Comcast, then Campbell Soup. Within days last week, Comcast said it's shutting down its Natomas call center and Campbell Soup announced plans to close its Franklin Boulevard plant in south Sacramento, leaving hundreds of area workers to wonder what their next step will be.
But there is help at Sacramento Works' One Stop Career Center locations across Sacramento County.
The centers have "everything the job seeker needs to find a job," said Patti Perez, who manages the One Stop Career Center at 7000 Franklin Blvd., in Sacramento, one of 11 One Stop sites in Sacramento County.
Find a listing online at www.seta.net.
Then, select "job seeker services."
That includes job and career coaching, and workshops on interviewing, résumé writing and how to hone a job seeker's "soft skills" of communication, flexibility, teamwork and dependability.
Free orientations are 9 a.m. Tuesdays at the center.
Scholarships are available to pay for retraining, and state Employment Development Department officials are on hand Tuesdays and Thursdays to answer questions.
With the closure announcements by Comcast and Campbell, employees should prepare their job search now, said Terri Carpenter of the Sacramento Employment and Training Agency.
"They should take interview and résumé workshops they need to get familiar with online job postings," Carpenter said. "Decide where you want to go and start applying right away."

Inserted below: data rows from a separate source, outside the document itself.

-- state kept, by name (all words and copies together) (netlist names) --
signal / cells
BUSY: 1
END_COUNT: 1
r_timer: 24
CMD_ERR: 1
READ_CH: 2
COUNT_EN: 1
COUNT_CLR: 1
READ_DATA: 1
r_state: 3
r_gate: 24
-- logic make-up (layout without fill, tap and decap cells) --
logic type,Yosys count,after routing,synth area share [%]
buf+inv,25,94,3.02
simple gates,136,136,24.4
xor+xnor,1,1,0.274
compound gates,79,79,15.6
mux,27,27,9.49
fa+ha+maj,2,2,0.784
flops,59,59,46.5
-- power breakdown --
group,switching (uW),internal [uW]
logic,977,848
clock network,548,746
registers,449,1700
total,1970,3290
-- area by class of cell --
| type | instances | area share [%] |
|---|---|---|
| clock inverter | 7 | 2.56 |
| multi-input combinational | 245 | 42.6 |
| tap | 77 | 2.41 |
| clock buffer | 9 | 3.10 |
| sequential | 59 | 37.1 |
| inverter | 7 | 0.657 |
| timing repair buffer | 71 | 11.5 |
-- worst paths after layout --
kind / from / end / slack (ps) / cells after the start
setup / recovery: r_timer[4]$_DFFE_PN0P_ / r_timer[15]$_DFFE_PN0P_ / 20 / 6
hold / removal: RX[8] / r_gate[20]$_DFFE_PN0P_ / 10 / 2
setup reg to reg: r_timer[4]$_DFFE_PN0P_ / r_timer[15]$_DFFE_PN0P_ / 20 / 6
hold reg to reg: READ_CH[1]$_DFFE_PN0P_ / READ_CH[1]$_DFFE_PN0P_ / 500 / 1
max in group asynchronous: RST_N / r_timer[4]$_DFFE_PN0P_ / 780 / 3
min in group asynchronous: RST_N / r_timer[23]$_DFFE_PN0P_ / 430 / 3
### src/rtl/chronometer_bcd_counter.sv
// Chronometer timebase and counting core: synchronises the debounced buttons, runs the
// IDLE/RUNNING/STOPPED control FSM, divides the clock to a one-second tick and keeps the live
// and lap seconds as packed BCD. Also drives the live/lap display mux select.
//   clock, reset_n        : rising-edge clock, asynchronous active-low reset
//   start_stop_btn        : rising edge toggles run/stop
//   clear_btn             : rising edge returns to IDLE and zeroes everything
//   lap_btn               : rising edge toggles lap hold
//   live_seconds          : running seconds (BCD)
//   lap_seconds           : seconds captured at the last lap press (BCD)
//   live_minutes          : running minutes (BCD), 8'h00 unless CHRONO_MINUTES_EN is defined
//   display_select        : 0 shows live, 1 shows lap
//   minute_tick           : one-cycle pulse on the seconds 59->00 wrap
//   running               : high in RUNNING
// Build option: define CHRONO_MINUTES_EN to generate the minutes counter.
module chronometer_bcd_counter
  import chronometer_pkg::*;
#(
  parameter int unsigned TICK_DIVIDER = DEFAULT_TICK_DIVIDER
) (
  input  logic       clock,
  input  logic       reset_n,
  input  logic       start_stop_btn,
  input  logic       clear_btn,
  input  logic       lap_btn,
  output logic [7:0] live_seconds,
  output logic [7:0] lap_seconds,
  output logic [7:0] live_minutes,
  output logic       display_select,
  output logic       minute_tick,
  output logic       running
);

  localparam int unsigned PrescW = $clog2(TICK_DIVIDER);
  localparam logic [PrescW-1:0] PrescMax = PrescW'(TICK_DIVIDER - 1);

  // Button order in the vectors below: [2] lap, [1] clear, [0] start/stop.
  logic [2:0] btn_raw;
  logic [2:0] sync1_q, sync2_q, prev_q;
  logic [2:0] btn_edge;
  logic       ss_edge, clear_edge, lap_edge;

  assign btn_raw = {lap_btn, clear_btn, start_stop_btn};

  always_ff @(posedge clock or negedge reset_n) begin
    if (!reset_n) begin
      sync1_q <= 3'b000;
      sync2_q <= 3'b000;
      prev_q  <= 3'b000;
    end else begin
      sync1_q <= btn_raw;
      sync2_q <= sync1_q;
      prev_q  <= sync2_q;
    end
  end

  assign btn_edge   = sync2_q & ~prev_q;
  assign ss_edge    = btn_edge[0];
  assign clear_edge = btn_edge[1];
  assign lap_edge   = btn_edge[2];

  // Control FSM.
  chrono_state_e state_q, state_d;

  always_ff @(posedge clock or negedge reset_n) begin
    if (!reset_n) begin
      state_q <= IDLE;
    end else begin
      state_q <= state_d;
    end
  end

  always_comb begin
    state_d = state_q;
    if (clear_edge) begin
      state_d = IDLE;
    end else if (ss_edge) begin
      unique case (state_q)
        IDLE:    state_d = RUNNING;
        RUNNING: state_d = STOPPED;
        STOPPED: state_d = RUNNING;
        default: state_d = IDLE;
      endcase
    end
  end

  always_comb begin
    running = (state_q == RUNNING);
  end

  // Prescaler holds in STOPPED so a restart resumes the partial second.
  logic [PrescW-1:0] presc_q, presc_d;
  logic              tick;

  always_comb begin
    presc_d = presc_q;
    tick    = 1'b0;
    if (clear_edge) begin
      presc_d = '0;
    end else if (state_q == RUNNING) begin
      if (presc_q == PrescMax) begin
        presc_d = '0;
        tick    = 1'b1;
      end else begin
        presc_d = presc_q + PrescW'(1);
      end
    end
  end

  always_ff @(posedge clock or negedge reset_n) begin
    if (!reset_n) begin
      presc_q <= '0;
    end else begin
      presc_q <= presc_d;
    end
  end

  bcd_mod60_counter u_seconds (
    .clock     (clock),
    .reset_n   (reset_n),
    .clear     (clear_edge),
    .increment (tick),
    .value     (live_seconds),
    .carry     (minute_tick)
  );

  // Lap hold. Capturing the registered seconds means a coincident tick yields the
  // pre-increment value. Decisions use the current state, so a simultaneous start/stop edge
  // does not change what the lap edge does.
  logic [7:0] lap_q, lap_d;
  logic       sel_q, sel_d;

  always_comb begin
    lap_d = lap_q;
    sel_d = sel_q;
    if (clear_edge) begin
      lap_d = 8'h00;
      sel_d = 1'b0;
    end else if (lap_edge) begin
      if (sel_q) begin
        sel_d = 1'b0;
      end else if (state_q == RUNNING) begin
        lap_d = live_seconds;
        sel_d = 1'b1;
      end
    end
  end

  always_ff @(posedge clock or negedge reset_n) begin
    if (!reset_n) begin
      lap_q <= 8'h00;
      sel_q <= 1'b0;
    end else begin
      lap_q <= lap_d;
      sel_q <= sel_d;
    end
  end

  assign lap_seconds    = lap_q;
  assign display_select = sel_q;

`ifdef CHRONO_MINUTES_EN
  bcd_mod60_counter u_minutes (
    .clock     (clock),
    .reset_n   (reset_n),
    .clear     (clear_edge),
    .increment (minute_tick),
    .value     (live_minutes),
    .carry     ()
  );
`else
  assign live_minutes = 8'h00;
`endif

endmodule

Yolo County job counselors also are ready to help any residents who work in Sacramento County at the Comcast call center or Campbell Soup, said Steve Roberts, an employment services specialist at the Yolo County Department of Employment and Social Services.
Yolo County has One Stop Centers at 25 N. Cottonwood St., in Woodland and 500-A Jefferson Blvd., West Sacramento.
Call the centers at (530) 661-2641 or (916) 375-6307 for information.
"If they are residents in Yolo County, we can help them also," Roberts said. "We're ready to do our share."
Vacancies are being filled
Local employers are hiring to fill vacancies but are more cautious about hiring to grow their workforces.
That's the word from staffing agency Pacific Staffing in its latest survey of quarterly employment trends.
"Employers are cautious when potential changes are ahead," said local market analyst Rick Reed, who prepares the survey for Pacific Staffing, citing looming elections and lingering anxiety about the economy.
Forty percent of local employers surveyed heading into the fourth quarter said they were hiring for growth, down slightly from 42 percent of employers in the third quarter.
"Employers are not growing their workforces at quite the same rate, but slightly more are opting to backfill existing positions within current staffing levels through year's end," Reed said in the report.
More than 60 percent of employers surveyed said they will be hiring in the fourth quarter, boosted in part by seasonal retail hiring.